Currently, Multi-FORM and Multi-SORM are not available, as well as the conjoint use of importance sampling with FORM SORM.

A FORM-SORM problem is a kind of parametric studies. So, it could make the best of the Relauncher architecture. Having this in mind, having a look at Chapter VIII is crucial in order to get good understanding of the following, already-introduced, concepts.

XIII.2.1. Study outline

Before getting into the heart of its study, the user has to define the reliability function, which determines if the system is secure or not. The standard steps to make a FORM SORM studies are:

  1. define the problem

    • declare the input parameters with their statistical law.

    • choose the probability transformation between random spaces.

    • define the TEval providing the reliability function.

    • compose the two previous functions in a TSormEval.

  2. find the design point (optimisation problem)

    • define a TDataServer

    • choose an optimisation solver (eventually configure it),

    • create the corresponding master (eventually configure it), and declare the objective and constraints of the problem.

    • run the optimisation.

  3. (FORM estimation is directly accessible from the last step in the TDataServer)

  4. calculate SORM estimation

    • define the TSorm object.

    • run the estimation.

  5. and finally, analyse the results.

To match the relauncher mold, separating evaluation from study, all parts but first are on the study side.

The second part deals with a constraint optimisation problem: find the most probable solution (objective) that is unsafe (constraint). As the transformation function does not provide the gradient matrix and problem is constrained, the TNloptCobyla algorithm is the recommended local solver. See the Reoptimizer chapter for details.

The FORM estimation is implicit and the SORM estimation is optional. The classes dedicated to FORM SORM studies are described in the next chapter.

XIII.2.2. TSimpleTransform

Currently, the only available probability transformation in Uranie is the simplest one. It supposes that all random variables are independent and have its statistical law known.

TSimpleTransform is a TEval subclass: it does not returned the gradient matrix. Its constructor has no argument. The addParameter method adds the physical random variables.

In fact, it is the inverse transformation that is implemented. The inputs are the normal variable values, and it computes the physical values, the Hasofer-Lind indicator, and the FORM estimation.

XIII.2.3. TFormEval

TFormEval is a TComposeEval subclass used to compose the probability transformation and the safety function. The constructor have two arguments corresponding to this two functions. To complete the definition, the addConstraint method select the output variable used to classify safe and unsafe items. It looks like the addConstraint method of Reoptimizer classes and has the same arguments: a TAttribute and an optional modifier.

This class has a helper method (addOjective) to declare both the objective and the constraint to the design point optimisation problem.

XIII.2.4. TSorm

The SORM estimation needs the principal curves of the design point. The implemented method approximates these curve: for each half axe of the hyper-plane, it searches the border line points of the separation function. The returned probability uses the Breitung approximation.

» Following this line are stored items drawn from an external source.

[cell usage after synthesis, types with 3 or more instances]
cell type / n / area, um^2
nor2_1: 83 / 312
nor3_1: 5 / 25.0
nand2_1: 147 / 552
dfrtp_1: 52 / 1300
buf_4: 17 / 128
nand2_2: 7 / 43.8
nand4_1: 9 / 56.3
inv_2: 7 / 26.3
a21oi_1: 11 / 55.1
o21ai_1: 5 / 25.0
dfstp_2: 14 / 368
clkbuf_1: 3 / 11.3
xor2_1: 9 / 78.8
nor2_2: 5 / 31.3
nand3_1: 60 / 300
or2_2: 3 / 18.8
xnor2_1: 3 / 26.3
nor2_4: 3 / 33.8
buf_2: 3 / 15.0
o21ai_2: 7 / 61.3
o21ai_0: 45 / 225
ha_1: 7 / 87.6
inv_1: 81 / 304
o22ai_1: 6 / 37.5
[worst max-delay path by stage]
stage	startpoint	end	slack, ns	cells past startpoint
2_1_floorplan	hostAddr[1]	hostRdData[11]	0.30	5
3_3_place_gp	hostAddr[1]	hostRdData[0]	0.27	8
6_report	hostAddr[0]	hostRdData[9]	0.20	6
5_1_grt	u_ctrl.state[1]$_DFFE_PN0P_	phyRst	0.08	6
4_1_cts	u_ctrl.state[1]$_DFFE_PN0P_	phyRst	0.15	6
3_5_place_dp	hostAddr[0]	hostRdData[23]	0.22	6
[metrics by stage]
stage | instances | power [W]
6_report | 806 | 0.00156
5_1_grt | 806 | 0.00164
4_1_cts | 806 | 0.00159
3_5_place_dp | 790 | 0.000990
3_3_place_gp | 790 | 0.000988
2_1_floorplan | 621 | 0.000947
File: src/rtl/tick_timer.sv
module tick_timer
  import tick_timer_pkg::*;
#(
  parameter int CNT_W = 16,
  parameter int PSC_W = 16
) (
  input  logic              clk,
  input  logic              rst_n,
  input  logic              wr_en,
  input  logic              rd_en,
  input  logic [ADDR_W-1:0] addr,
  input  logic [DATA_W-1:0] wdata,
  output logic [DATA_W-1:0] rdata,
  output logic              irq
);
  logic en_q, inh_q, one_q, buf_q;
  logic upd_ie_q, cmp_ie_q;
  logic uif_q, cif_q;
  logic [PSC_W-1:0] psc_q;
  logic [CNT_W-1:0] arr_q, cmp_q, cnt_q;

  logic wr_ctrl, wr_ie, wr_stat, wr_cnt, wr_psc, wr_arr, wr_cmp, ug;
  logic tick, wrap, upd_evt, cmp_hit;
  logic unused_wdata;

  assign wr_ctrl = wr_en && (addr == A_CTRL);
  assign wr_ie   = wr_en && (addr == A_IE);
  assign wr_stat = wr_en && (addr == A_STAT);
  assign wr_cnt  = wr_en && (addr == A_CNT);
  assign wr_psc  = wr_en && (addr == A_PSC);
  assign wr_arr  = wr_en && (addr == A_ARR);
  assign wr_cmp  = wr_en && (addr == A_CMP);
  assign ug      = wr_en && (addr == A_EVT) && wdata[EVT_UPD];
  assign unused_wdata = ^wdata;

  tick_prescaler #(.PSC_W(PSC_W)) u_psc (
    .clk(clk), .rst_n(rst_n), .run(en_q), .restart(ug), .load(upd_evt),
    .psc_pre(psc_q), .tick(tick)
  );

  tick_counter #(.CNT_W(CNT_W)) u_cnt (
    .clk(clk), .rst_n(rst_n), .tick(tick), .ug(ug), .wr_cnt(wr_cnt),
    .cnt_wval(wdata[CNT_W-1:0]), .buf_en(buf_q), .inhibit(inh_q),
    .arr_wr(arr_q), .cmp_val(cmp_q), .cnt(cnt_q), .wrap(wrap),
    .upd_evt(upd_evt), .cmp_hit(cmp_hit)
  );

  always_ff @(posedge clk or negedge rst_n) begin
    if (!rst_n) begin
      en_q <= 1'b0; inh_q <= 1'b0; one_q <= 1'b0; buf_q <= 1'b0;
    end else if (wr_ctrl) begin
      en_q  <= wdata[CTRL_RUN];
      inh_q <= wdata[CTRL_INH];
      one_q <= wdata[CTRL_ONE];
      buf_q <= wdata[CTRL_BUF];
    end else if (wrap && one_q) begin
      en_q <= 1'b0;
    end
  end

  always_ff @(posedge clk or negedge rst_n) begin
    if (!rst_n) begin
      upd_ie_q <= 1'b0;
      cmp_ie_q <= 1'b0;
      uif_q    <= 1'b0;
      cif_q    <= 1'b0;
      psc_q    <= '0;
      arr_q    <= '1;
      cmp_q    <= '0;
    end else begin
      if (wr_ie) begin
        upd_ie_q <= wdata[IE_UPD];
        cmp_ie_q <= wdata[IE_CMP];
      end
      uif_q <= flag_next(uif_q, upd_evt, wr_stat, wdata[ST_UPD]);
      cif_q <= flag_next(cif_q, cmp_hit, wr_stat, wdata[ST_CMP]);
      if (wr_psc) psc_q <= wdata[PSC_W-1:0];
      if (wr_arr) arr_q <= wdata[CNT_W-1:0];
      if (wr_cmp) cmp_q <= wdata[CNT_W-1:0];
    end
  end

  assign irq = irq_of(uif_q, cif_q, upd_ie_q, cmp_ie_q);

  always_comb begin
    rdata = '0;
    if (rd_en) begin
      case (addr)
        A_CTRL: begin
          rdata[CTRL_RUN] = en_q;
          rdata[CTRL_INH] = inh_q;
          rdata[CTRL_ONE] = one_q;
          rdata[CTRL_BUF] = buf_q;
        end
        A_IE: begin
          rdata[IE_UPD] = upd_ie_q;
          rdata[IE_CMP] = cmp_ie_q;
        end
        A_STAT: begin
          rdata[ST_UPD] = uif_q;
          rdata[ST_CMP] = cif_q;
        end
        A_CNT:   rdata = DATA_W'(cnt_q);
        A_PSC:   rdata = DATA_W'(psc_q);
        A_ARR:   rdata = DATA_W'(arr_q);
        A_CMP:   rdata = DATA_W'(cmp_q);
        default: rdata = '0;
      endcase
    end
  end
endmodule
--- src/rtl/yc_fmt_pkg.sv ---
package yc_fmt_pkg;
  typedef struct packed {
    logic capture;
    logic parallelSel;
    logic emitChroma;
  } ycStrobes_t;
endpackage

--- src/rtl/yc_fmt_ctrl.sv ---
module yc_fmt_ctrl
  import yc_fmt_pkg::*;
(
  input  logic       clk,
  input  logic       rstN,
  input  logic       modeParallel,
  output ycStrobes_t strobes,
  output logic       outQual
);
  logic phaseOdd;
  logic parallelHeld;
  logic qualReg;

  always_comb begin
    strobes.capture     = !phaseOdd;
    strobes.parallelSel = modeParallel;
    strobes.emitChroma  = phaseOdd && !parallelHeld;
  end

  always_ff @(posedge clk) begin
    if (!rstN) begin
      phaseOdd     <= 1'b0;
      parallelHeld <= 1'b0;
      qualReg      <= 1'b0;
    end else begin
      phaseOdd <= ~phaseOdd;
      if (strobes.capture) parallelHeld <= modeParallel;
      qualReg <= strobes.capture | strobes.emitChroma;
    end
  end

  assign outQual = qualReg;

  p_one_strobe_r7: assert property (@(posedge clk) disable iff (!rstN)
    $onehot0({strobes.capture, strobes.emitChroma}));
  p_boundary_alt_r7: assert property (@(posedge clk) disable iff (!rstN)
    strobes.capture |=> !strobes.capture);
  p_qual_at_boundary_r2: assert property (@(posedge clk) disable iff (!rstN)
    strobes.capture |=> outQual);
  p_single_qual_r3: assert property (@(posedge clk) disable iff (!rstN)
    strobes.emitChroma |=> outQual);
  p_dual_quiet_r2: assert property (@(posedge clk) disable iff (!rstN)
    (!strobes.capture && parallelHeld) |=> !outQual);
endmodule

--- src/rtl/yc_fmt_datapath.sv ---
module yc_fmt_datapath
  import yc_fmt_pkg::*;
#(
  parameter int SAMPLE_W = 10,
  parameter int FRAC_W   = 2
) (
  input  logic                clk,
  input  logic                rstN,
  input  logic                narrow8,
  input  logic [SAMPLE_W-1:0] lumaIn,
  input  logic [SAMPLE_W-1:0] chromaIn,
  input  ycStrobes_t          strobes,
  output logic [SAMPLE_W-1:0] busA,
  output logic [SAMPLE_W-1:0] busB
);
  localparam int PRIM_W = SAMPLE_W - FRAC_W;

  logic [SAMPLE_W-1:0] fracMask;
  logic [SAMPLE_W-1:0] lumaMasked;
  logic [SAMPLE_W-1:0] chromaMasked;
  logic [SAMPLE_W-1:0] chromaHold;
  logic [SAMPLE_W-1:0] busAReg;
  logic [SAMPLE_W-1:0] busBReg;

  generate
    if (FRAC_W > 0) begin : g_frac
      always_comb fracMask = narrow8 ? {{PRIM_W{1'b1}}, {FRAC_W{1'b0}}} : '1;
    end else begin : g_nofrac
      always_comb fracMask = '1;
    end
  endgenerate

  always_comb begin
    lumaMasked   = lumaIn & fracMask;
    chromaMasked = chromaIn & fracMask;
  end

  always_ff @(posedge clk) begin
    if (!rstN) begin
      busAReg    <= '0;
      busBReg    <= '0;
      chromaHold <= '0;
    end else if (strobes.capture) begin
      busAReg    <= lumaMasked;
      busBReg    <= strobes.parallelSel ? chromaMasked : '0;
      chromaHold <= chromaMasked;
    end else if (strobes.emitChroma) begin
      busAReg <= chromaHold;
    end
  end

  assign busA = busAReg;
  assign busB = busBReg;

  p_busb_zero_r4: assert property (@(posedge clk) disable iff (!rstN)
    (strobes.capture && !strobes.parallelSel) |=> (busB == '0));
  p_chroma_second_r3: assert property (@(posedge clk) disable iff (!rstN)
    strobes.emitChroma |=> (busA == $past(chromaHold)));
  p_dual_hold_r2: assert property (@(posedge clk) disable iff (!rstN)
    (!strobes.capture && !strobes.emitChroma) |=> ($stable(busA) && $stable(busB)));
  p_luma_first_r2: assert property (@(posedge clk) disable iff (!rstN)
    strobes.capture |=> (busA == ($past(lumaIn) & $past(fracMask))));
  if (FRAC_W > 0) begin : g_narrow_chk
    p_narrow_lsb_r5: assert property (@(posedge clk) disable iff (!rstN)
      (strobes.capture && narrow8) |=> (busA[FRAC_W-1:0] == '0 && busB[FRAC_W-1:0] == '0));
  end
endmodule
===== src/rtl/vfd_mux_pkg.sv =====
package vfd_mux_pkg;

  typedef enum logic [1:0] {
    PH_G1 = 2'd0,
    PH_G2 = 2'd1,
    PH_G3 = 2'd2
  } phase_e;

  // Phase order: duplex alternates G1/G2, triplex walks G1/G2/G3.
  function automatic phase_e next_phase(input phase_e ph, input logic duplex);
    phase_e nx;
    case (ph)
      PH_G1:   nx = PH_G2;
      PH_G2:   nx = duplex ? PH_G1 : PH_G3;
      default: nx = PH_G1;
    endcase
    return nx;
  endfunction

  // One-hot grid drive for a phase, all zero in the blanking gap.
  function automatic logic [2:0] grid_code(input phase_e ph, input logic on);
    logic [2:0] g;
    g = 3'b000;
    if (on) begin
      case (ph)
        PH_G1:   g = 3'b001;
        PH_G2:   g = 3'b010;
        default: g = 3'b100;
      endcase
    end
    return g;
  endfunction

  // Phase code for a follower: {upper, lower}.
  function automatic logic [1:0] sync_code(input phase_e ph, input logic on);
    logic [1:0] s;
    s = 2'b00;
    if (on) begin
      case (ph)
        PH_G1:   s = 2'b10;
        PH_G2:   s = 2'b01;
        default: s = 2'b11;
      endcase
    end
    return s;
  endfunction

endpackage


===== src/rtl/vfd_prescaler.sv =====
module vfd_prescaler #(
  parameter int DIV = 4
) (
  input  logic clk,
  input  logic rst_n,
  output logic tick_o
);
  localparam int CW = (DIV > 2) ? $clog2(DIV) : 1;
  localparam logic [CW-1:0] LAST = CW'(DIV - 1);

  logic [CW-1:0] cnt_q;

  always_ff @(posedge clk) begin
    if (!rst_n)             cnt_q <= '0;
    else if (cnt_q == LAST) cnt_q <= '0;
    else                    cnt_q <= cnt_q + 1'b1;
  end

  assign tick_o = (cnt_q == LAST);
endmodule


===== src/rtl/vfd_phase_seq.sv =====
module vfd_phase_seq
  import vfd_mux_pkg::*;
#(
  parameter int PH_BITS = 10,
  parameter int BLANK   = 8
) (
  input  logic               clk,
  input  logic               rst_n,
  input  logic               tick_i,
  input  logic               duplex_i,
  output logic [PH_BITS-1:0] bit_o,
  output phase_e             phase_o,
  output logic               phase_end_o,
  output logic               grid_win_o
);
  localparam logic [PH_BITS-1:0] BIT_LAST = '1;
  localparam logic [PH_BITS-1:0] GRID_ON  = PH_BITS'((1 << PH_BITS) - BLANK);

  logic [PH_BITS-1:0] bit_q;
  phase_e             phase_q;

  assign phase_end_o = tick_i && (bit_q == BIT_LAST);

  always_ff @(posedge clk) begin
    if (!rst_n) begin
      bit_q   <= '0;
      phase_q <= PH_G1;
    end else if (tick_i) begin
      bit_q <= bit_q + 1'b1;
      if (phase_end_o) phase_q <= next_phase(phase_q, duplex_i);
    end
  end

  assign bit_o      = bit_q;
  assign phase_o    = phase_q;
  assign grid_win_o = (bit_q < GRID_ON);
endmodule


===== src/rtl/vfd_dim_gate.sv =====
module vfd_dim_gate #(
  parameter int DIM_W = 10,
  parameter int BLANK = 8
) (
  input  logic             clk,
  input  logic             rst_n,
  input  logic             load_i,
  input  logic [DIM_W-1:0] dim_i,
  input  logic [DIM_W-1:0] bit_i,
  output logic [DIM_W-1:0] duty_o,
  output logic             win_o
);
  localparam logic [DIM_W-1:0] DUTY_MAX = DIM_W'((1 << DIM_W) - BLANK);

  function automatic logic [DIM_W-1:0] clamp_duty(input logic [DIM_W-1:0] v);
    return (v > DUTY_MAX) ? DUTY_MAX : v;
  endfunction

  logic [DIM_W-1:0] duty_q;

  always_ff @(posedge clk) begin
    if (!rst_n)      duty_q <= '0;
    else if (load_i) duty_q <= clamp_duty(dim_i);
  end

  assign duty_o = duty_q;
  assign win_o  = (bit_i < duty_q);
endmodule


===== src/rtl/vfd_seg_select.sv =====
module vfd_seg_select
  import vfd_mux_pkg::*;
#(
  parameter int SEG_W = 32
) (
  input  phase_e           phase_i,
  input  logic             win_i,
  input  logic [SEG_W-1:0] g1_i,
  input  logic [SEG_W-1:0] g2_i,
  input  logic [SEG_W-1:0] g3_i,
  output logic [SEG_W-1:0] seg_o
);
  logic [SEG_W-1:0] pick;

  always_comb begin
    case (phase_i)
      PH_G1:   pick = g1_i;
      PH_G2:   pick = g2_i;
      default: pick = g3_i;
    endcase
  end

  assign seg_o = win_i ? pick : '0;
endmodule


===== src/rtl/vfd_mux_timer.sv =====
module vfd_mux_timer
  import vfd_mux_pkg::*;
#(
  parameter int SEG_W = 32,
  parameter int DIM_W = 10,
  parameter int DIV   = 4,
  parameter int BLANK = 8
) (
  input  logic             clk,
  input  logic             rst_n,
  input  logic             duplex_i,
  input  logic [DIM_W-1:0] dim_i,
  input  logic [SEG_W-1:0] seg_g1_i,
  input  logic [SEG_W-1:0] seg_g2_i,
  input  logic [SEG_W-1:0] seg_g3_i,
  output logic [SEG_W-1:0] seg_o,
  output logic [2:0]       grid_o,
  output logic             dim_pulse_o,
  output logic             sync1_o,
  output logic             sync2_o
);
  // Named internal events, visible to the bound checker.
  logic             tick;
  logic [DIM_W-1:0] bit_pos;
  phase_e           phase;
  logic             phase_end;
  logic             grid_win;
  logic [DIM_W-1:0] duty;
  logic             dim_win;
  logic [1:0]       sync_w;

  vfd_prescaler #(.DIV(DIV)) u_pre (
    .clk    (clk),
    .rst_n  (rst_n),
    .tick_o (tick)
  );

  vfd_phase_seq #(.PH_BITS(DIM_W), .BLANK(BLANK)) u_seq (
    .clk         (clk),
    .rst_n       (rst_n),
    .tick_i      (tick),
    .duplex_i    (duplex_i),
    .bit_o       (bit_pos),
    .phase_o     (phase),
    .phase_end_o (phase_end),
    .grid_win_o  (grid_win)
  );

  vfd_dim_gate #(.DIM_W(DIM_W), .BLANK(BLANK)) u_dim (
    .clk    (clk),
    .rst_n  (rst_n),
    .load_i (phase_end),
    .dim_i  (dim_i),
    .bit_i  (bit_pos),
    .duty_o (duty),
    .win_o  (dim_win)
  );

  vfd_seg_select #(.SEG_W(SEG_W)) u_sel (
    .phase_i (phase),
    .win_i   (dim_win),
    .g1_i    (seg_g1_i),
    .g2_i    (seg_g2_i),
    .g3_i    (seg_g3_i),
    .seg_o   (seg_o)
  );

  assign grid_o      = grid_code(phase, grid_win);
  assign sync_w      = sync_code(phase, grid_win);
  assign sync1_o     = sync_w[1];
  assign sync2_o     = sync_w[0];
  assign dim_pulse_o = dim_win;
endmodule


===== config.mk =====
export PLATFORM = sky130hd
export DESIGN_NAME = vfd_mux_timer
export DESIGN_NICKNAME = d
export VERILOG_FILES = /design/src/rtl/vfd_mux_pkg.sv /design/src/rtl/vfd_prescaler.sv /design/src/rtl/vfd_phase_seq.sv /design/src/rtl/vfd_dim_gate.sv /design/src/rtl/vfd_seg_select.sv /design/src/rtl/vfd_mux_timer.sv
export SDC_FILE = /design/constraint.sdc
export NUM_CORES = 1
export LEC_CHECK = 0
export ABC_CLOCK_PERIOD_IN_PS = 2050
export BUFFER_PORTS_ARGS = -buffer_cell sky130_fd_sc_hd__buf_4
export CAP_MARGIN = 20
export CORE_MARGIN = 3
export CORE_UTILIZATION = 39
export CTS_BUF_LIST = sky130_fd_sc_hd__clkbuf_2 sky130_fd_sc_hd__clkbuf_4 sky130_fd_sc_hd__clkbuf_8
export DETAILED_ROUTE_END_ITERATION = 7
export GPL_ROUTABILITY_DRIVEN = 1
export MAX_ROUTING_LAYER = met4
export PLACE_DENSITY = 0.88
export SLEW_MARGIN = 20
export SYNTH_ARGS = -nofsm -noshare
export SYNTH_HDL_FRONTEND = slang
export SYNTH_SLANG_ARGS = --single-unit
export TNS_END_PERCENT = 10

===== constraint.sdc =====
create_clock -name clk -period 2.05 [get_ports clk]
set_input_delay 0.41 -clock clk [delete_from_list [all_inputs] [get_ports clk]]
set_output_delay 0.41 -clock clk [all_outputs]
set_load 0.02 [all_outputs]

# --- Word-level counts from Yosys, hierarchy flattened ---
# Cells that the tools add are included.
# Widths: inputs -> output; s select.
totals:
  regBits: 24
  inputBits: 109
  wordCells: 26
classes:
  n_addsub: 2
  order_cmp: 3
  n_eq_ne: 3
  muxes: 9
  bitwise_logic: 1
  reduce_logical: 4
ops:
  columns: ["operator", "count"]
  rows:
  - ["$pmux 32 s2", 1]
  - ["$mux 32", 1]
  - ["$add 10x1->10 const B", 1]
  - ["$eq 10x10->1 const B", 1]
  - ["$gt 10x10->1 const B", 1]
  - ["$lt 10x10->1", 1]
  - ["$lt 10x10->1 const B", 1]
  - ["$mux 10", 1]
  - ["$pmux 2 s2", 2]
  - ["$pmux 3 s2", 1]
  - ["$mux 2", 2]
  - ["$mux 3", 1]
  - ["$add 2x1->2 const B", 1]
  - ["$eq 2x1->1 const B", 1]
  - ["$eq 2x2->1 const B", 1]
  - ["$logic_not 2->1", 1]
  - ["$reduce_and 2->1", 1]
  - ["$reduce_or 2->1", 1]
  - ["$logic_and 1x1->1", 1]
  - ["$not 1->1", 1]

# --- Longest topological paths before layout ---
depth:
  word_depth: 3
  ltp_mapped: 7
  ltp_nobuf: 6

# --- Hierarchy ---
# From an unflattened synthesis, not the netlist that was laid out.
unflattened:
  cells_unflattened: 247
  area_unflattened_um2: 2419.8
by_module_without_submodules:
  columns: ["module", "instances", "cells_each", "area_per_inst_um2", "seq_area_each_um2"]
  rows:
  - ["vfd_seg_select", 1, 109, 1137.3, 0.0]
  - ["vfd_dim_gate", 1, 68, 624.3, 200.2]
  - ["vfd_phase_seq", 1, 59, 544.3, 240.2]
  - ["vfd_prescaler", 1, 5, 73.8, 40.0]
  - ["vfd_mux_timer", 1, 6, 40.0, 0.0]

# --- Least setup slack after synthesis ---
# Ideal clock, no wire load.
synth_timing:
  kind: "reg2out"
  start: "register u_seq.bit_q[7], in the netlist u_seq.bit_o[7]"
  end: "output port seg_o[10]"
  t_arrival_ns: 1.928
  t_required_ns: 1.640
  slack_ns: -0.288
  stages_incl_launch_ff: 7
  path_buffers: 1
  path_cell_list: "dfxtp_1 -> ha_1 -> a211o_1 -> a21oi_1 -> o31ai_2 -> clkbuf_1 -> nor3_1"
synth_via:
  elab_chain_len: 2
synth_lines:
  columns: ["item", "line_no", "text"]
  rows:
  - ["start, declared", "vfd_phase_seq.sv:19", "logic [PH_BITS-1:0] bit_q;"]
  - ["start signal, assigned", "vfd_phase_seq.sv:29", "bit_q <= bit_q + 1'b1;"]
  - ["$lt 10x10->1", "vfd_dim_gate.sv:27", "assign win_o = (bit_i < duty_q);"]
  - ["$mux 32", "vfd_seg_select.sv:23", "assign seg_o = win_i ? pick : '0;"]
  - ["end, declared", "vfd_mux_timer.sv:16", "output logic [SEG_W-1:0] seg_o,"]
# No other way between the ends.

# --- Final worst setup path ---
layout_timing:
  start: "register u_dim.duty_q[9], in the netlist u_dim.duty_o[9]"
  end: "output port seg_o[25]"
layout_via:
  elab_chain_len: 2
layout_lines:
  columns: ["item", "line_no", "text"]
  rows:
  - ["start, declared", "vfd_dim_gate.sv:19", "logic [DIM_W-1:0] duty_q;"]
  - ["start signal, assigned", "vfd_dim_gate.sv:23", "else if (load_i) duty_q <= clamp_duty(dim_i);"]
  - ["$lt 10x10->1", "vfd_dim_gate.sv:27", null]
  - ["$mux 32", "vfd_seg_select.sv:23", null]
# No other way between the ends.
[config.mk]
export PLATFORM = sky130hd
export DESIGN_NAME = tbclk_gen
export DESIGN_NICKNAME = d
export VERILOG_FILES = /design/src/rtl/tbclk_pkg.sv /design/src/rtl/tbclk_src_sel.sv /design/src/rtl/tbclk_tb_div.sv /design/src/rtl/tbclk_slow_div.sv /design/src/rtl/tbclk_gen.sv
export SDC_FILE = /design/constraint.sdc
export NUM_CORES = 1
export LEC_CHECK = 0
export CORE_MARGIN = 5
export CORE_UTILIZATION = 51
export CTS_CLUSTER_DIAMETER = 200
export DETAILED_ROUTE_END_ITERATION = 6
export PLACE_DENSITY_LB_ADDON = 0.15
export SLEW_MARGIN = 20
export SYNTH_ARGS = -nofsm -noshare
export SYNTH_HDL_FRONTEND = slang
export SYNTH_SLANG_ARGS = --single-unit
[constraint.sdc]
create_clock -name clk -period 2.67 [get_ports clk]
set_input_delay 0.267 -clock clk [delete_from_list [all_inputs] [get_ports clk]]
set_output_delay 0.267 -clock clk [all_outputs]
set_load 0.05 [all_outputs]
[src/rtl/tbclk_pkg.sv]
package tbclk_pkg;

    typedef struct packed {
        logic       pin_speed;  // bit 7: pin role
        logic [2:0] slow_sel;   // bits 6:4
        logic       src_aux;    // bit 3
        logic [2:0] div_sel;    // bits 2:0
    } tbclk_cfg_t;

    // terminal count (ratio - 1) of the time-base divider
    function automatic int unsigned div_last(input logic [2:0] sel);
        case (sel)
            3'b001:  return 31;
            3'b010:  return 39;
            3'b011:  return 47;
            3'b100:  return 13;
            default: return 23;   // 000 and reserved codes
        endcase
    endfunction

    // terminal count of the slow divider; 0 means full speed
    function automatic int unsigned slow_last(input logic [2:0] sel);
        case (sel)
            3'b001:  return 1;
            3'b010:  return 3;
            3'b011:  return 5;
            3'b100:  return 7;
            default: return 0;
        endcase
    endfunction

endpackage

[src/rtl/tbclk_src_sel.sv]
module tbclk_src_sel (
    input  logic clk,
    input  logic rst_n,
    input  logic clr,
    input  logic sel_aux,
    input  logic dbl_mode,
    input  logic main_ce,
    input  logic aux_ce,
    output logic src_ce
);
    typedef struct packed {
        logic half;
    } st_t;

    st_t st_d, st_q;

    always_comb begin
        st_d = st_q;
        if (clr) begin
            st_d.half = 1'b0;
        end else if (!sel_aux && dbl_mode && main_ce) begin
            st_d.half = ~st_q.half;
        end
        if (sel_aux) begin
            src_ce = aux_ce;
        end else if (dbl_mode) begin
            src_ce = main_ce & st_q.half;
        end else begin
            src_ce = main_ce;
        end
    end

    always_ff @(posedge clk or negedge rst_n) begin
        if (!rst_n) st_q <= '0;
        else        st_q <= st_d;
    end
endmodule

The TSorm class is a TMaster subclass. The constructor has the two standard arguments: a TDataServer and a TRun.

For each design points found in the TDataServer, the solverLoop method performs an estimation of the curves, and completes its data with the FORM correction factor and SORM estimation. If they are many design points in the TDataServer, it may be useful to filter them to perform a SORM estimation only with principal ones.

These searches can be done in parallel using an adequate TRun. It does not exploit if there is many points (it is often not the case), but inside a point estimation, can treat each half axe searches in parallel. For a 6 input variable problem, 10 evaluation resources may be exploited.